O ex-ministro da Infraestrutura e pré-candidato ao governo de São Paulo, Tarcísio de Freitas (Republicanos), disse durante uma entrevista concedida na última sexta-feira (1°) ao portal Money Report que o estado “fez um pacto com o crime organizado” para não combatê-lo. Para Tarcísio, essa opção foi feita por conta do “efeito colateral”.

– E por que se optou por não combater? Porque crime organizado dá efeito colateral e ninguém quer o efeito colateral do combate ao crime – destacou.

De acordo com o ex-ministro, ao promover o combate ao crime organizado, há “morte policial, queima de ônibus, assalto ao banco, aumento da percepção de insegurança”. A declaração foi dada por Tarcísio enquanto ele falava sobre seus planos para a área de segurança no estado.

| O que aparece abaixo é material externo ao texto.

Source: an optimization exercise on an open RTL-to-GDS flow (aim: small area). Production flows keep margins and buffers that such runs may drop. The clock input has no modelled driver; a real chip could not lean on it and would need a root buffer or a full tree. Power is estimated from default activity; no workload was simulated.

Setup of birch:
==> flow/design.v <==
`timescale 1ns / 1ps
module cam_read #(
		parameter AW = 15  
		)(
		input pclk,
		input rst,
		input vsync,
		input href,
		input [7:0] px_data,
		input init,
		output reg done,
		output reg error,
		output reg [AW-1:0] mem_px_addr,
		output reg [7:0]  mem_px_data,
		output reg px_wr
   );
reg countData;
reg armed;
reg cap;
reg init_old;
reg vsync_old;
reg [14:0]count;
wire init_rise = init & ~init_old;
wire vs_fall = ~vsync & vsync_old;
wire vs_rise = vsync & ~vsync_old;
wire fin = cap & vs_rise;            
wire second = cap & href & countData;  
wire enough = (count >= 19200);
always @(posedge pclk)begin
	if (rst)begin
		countData <= 0;
		mem_px_addr <= 15'h7fff;
		armed <= 0;
		cap <= 0;
		done <= 0;
		error <= 0;
		count <= 0;
		px_wr <= 0;
		init_old <= 0;
		vsync_old <= 0;
	end else begin
		if (fin) begin
			armed <= 0;
			cap <= 0;
		end else if ((armed | cap) & vs_fall) begin
			armed <= 0;
			cap <= 1;
		end else if (init_rise) begin
			armed <= 1;
			cap <= 0;
		end
		if (fin) begin
			done <= enough;
			error <= ~enough;
		end else if (init_rise) begin
			done <= 0;
		end
		if (fin & ~second)
			mem_px_addr <= 15'h7fff;
		else
			mem_px_addr <= mem_px_addr + second;
		count <= count + second;
		if (cap & href)
			countData <= ~countData;
		if (cap)
			px_wr <= href & countData;
		init_old <= init;
		vsync_old <= vsync;
	end
end
always @(posedge pclk)begin
	if (cap & ~countData)
		mem_px_data[7:2] <= {px_data[7:5],px_data[2:0]};
	if (second)
		mem_px_data[1:0] <= px_data[4:3];
end
endmodule
`timescale 1ns / 1ps
module Analyzer(
	input [7:0]data,
	input clk,
	input rst,
	input init,
	output reg [14:0]addr,
	output reg done,
	output [2:0]res
    );
localparam [17:0] SIXN = 18'd115200;
reg init_old;
reg start;
reg [17:0]sx;
reg [17:0]syn;   
wire [17:0]sy = ~syn;
reg [1:0]rq;    
wire [3:0] w = {~data[1:0], 1'b0};
wire [3:0] dx = data[7:5] + w;
wire [3:0] dy = data[4:2] + w;
wire init_rise = init & ~init_old;
wire last = start & addr[14] & ~addr[13] & addr[11] & addr[9] & (&addr[7:0]);
wire r_gt = (sx > sy) & (sx > SIXN);
wire g_gt = (sy > sx) & (sy > SIXN);
wire b_gt = (sx < SIXN) & (sy < SIXN);
assign res = {rq[1], rq[0], rq[1] ~^ rq[0]};
always @(posedge clk)begin
	if(rst)begin
		init_old <= 0;
		start <= 0;
		done <= 0;
	end else begin
		init_old <= init;
		if (last) begin
			start <= 0;
			done <= 1;
		end else if (init_rise) begin
			start <= 1;
			done <= 0;
		end
	end
end
always @(posedge clk)begin
	if (rst | ~start | last)
		addr <= 15'h7fff;
	else
		addr <= addr + 1'b1;
end
always @(posedge clk)begin
	if (start) begin
		sx <= sx + data[7:5] + {~data[1:0], 1'b0};
		syn <= syn - data[4:2] - {~data[1:0], 1'b0};
	end else begin
		sx <= 0;
		syn <= 18'h3ffff;
	end
end
always @(posedge clk)begin
	if (last) begin
		if (r_gt) rq <= 2'b10;
		else if (g_gt) rq <= 2'b01;
		else if (b_gt) rq <= 2'b00;
		else rq <= 2'b11;
	end
end
endmodule
Source: an optimization exercise on an open RTL-to-GDS flow (aim: small area and a short achievable clock period). Production flows keep margins and buffers that such runs may drop.
RTL that was checked went through simulation tests only; none was proved equivalent to the original.
Only the layout flow was run in runs 1, 2, 5 and 6; the RTL was not checked for function there.
No run shown here takes its clock network from TritonCTS; it comes from the design's own scripts or RTL.
The flow treats the clock pin as an ideal source. Dropping or thinning the clock tree relies on that and would not hold on a real chip.
Power and IR drop assume default switching activity.

File: standard.sh
#!/bin/bash
# synth_recipe.tcl (not shown) runs the flow's synth.tcl, then flattens the netlist and writes it again
# the make line also repeats each setting of config.mk as NAME=value (left out here)
make -C /OpenROAD-flow-scripts/flow DESIGN_CONFIG=/design/flow/config.mk WORK_HOME=/design/flow/orfs CLKGATE_MAP_FILE= SYNTH_SCRIPT=/design/flow/synth_recipe.tcl "${@:-finish}"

Ainda segundo o ex-chefe da pasta de Infraestrutura, a segurança pública do estado de São Paulo “ruiu”. Ele ainda destacou que o problema de não se promover um combate ao crime organizado é que ele “cresce, se infiltra no poder e acaba se tornando força política”.

Após a fala do ex-ministro, a Secretaria de Segurança Pública paulista emitiu uma nota onde chamou as declarações de Tarcísio de “ilações”. A pasta ainda declarou que as falas seriam “descabidas e irresponsáveis” e revelariam um “absoluto desconhecimento do tema segurança pública, em especial no que se refere ao estado de São Paulo”.

– Só nos últimos dois anos, mais de R$ 1,2 bilhão em ativos ligados às facções foram recuperados pelas forças de segurança estaduais. Aeronaves, por exemplo, que antes eram utilizadas por esses criminosos hoje integram as frotas das forças policiais no combate ao crime organizado – justificou a secretaria.

A saída de Tarcísio do cargo de ministro da Infraestrutura foi oficializada na última quinta-feira (31), quando foram publicadas no Diário Oficial da União (DOU) as exonerações de outros nove ministros de Estado. Quem assumiu em seu lugar foi Marcelo Sampaio, que era o atual secretário-executivo do ministério.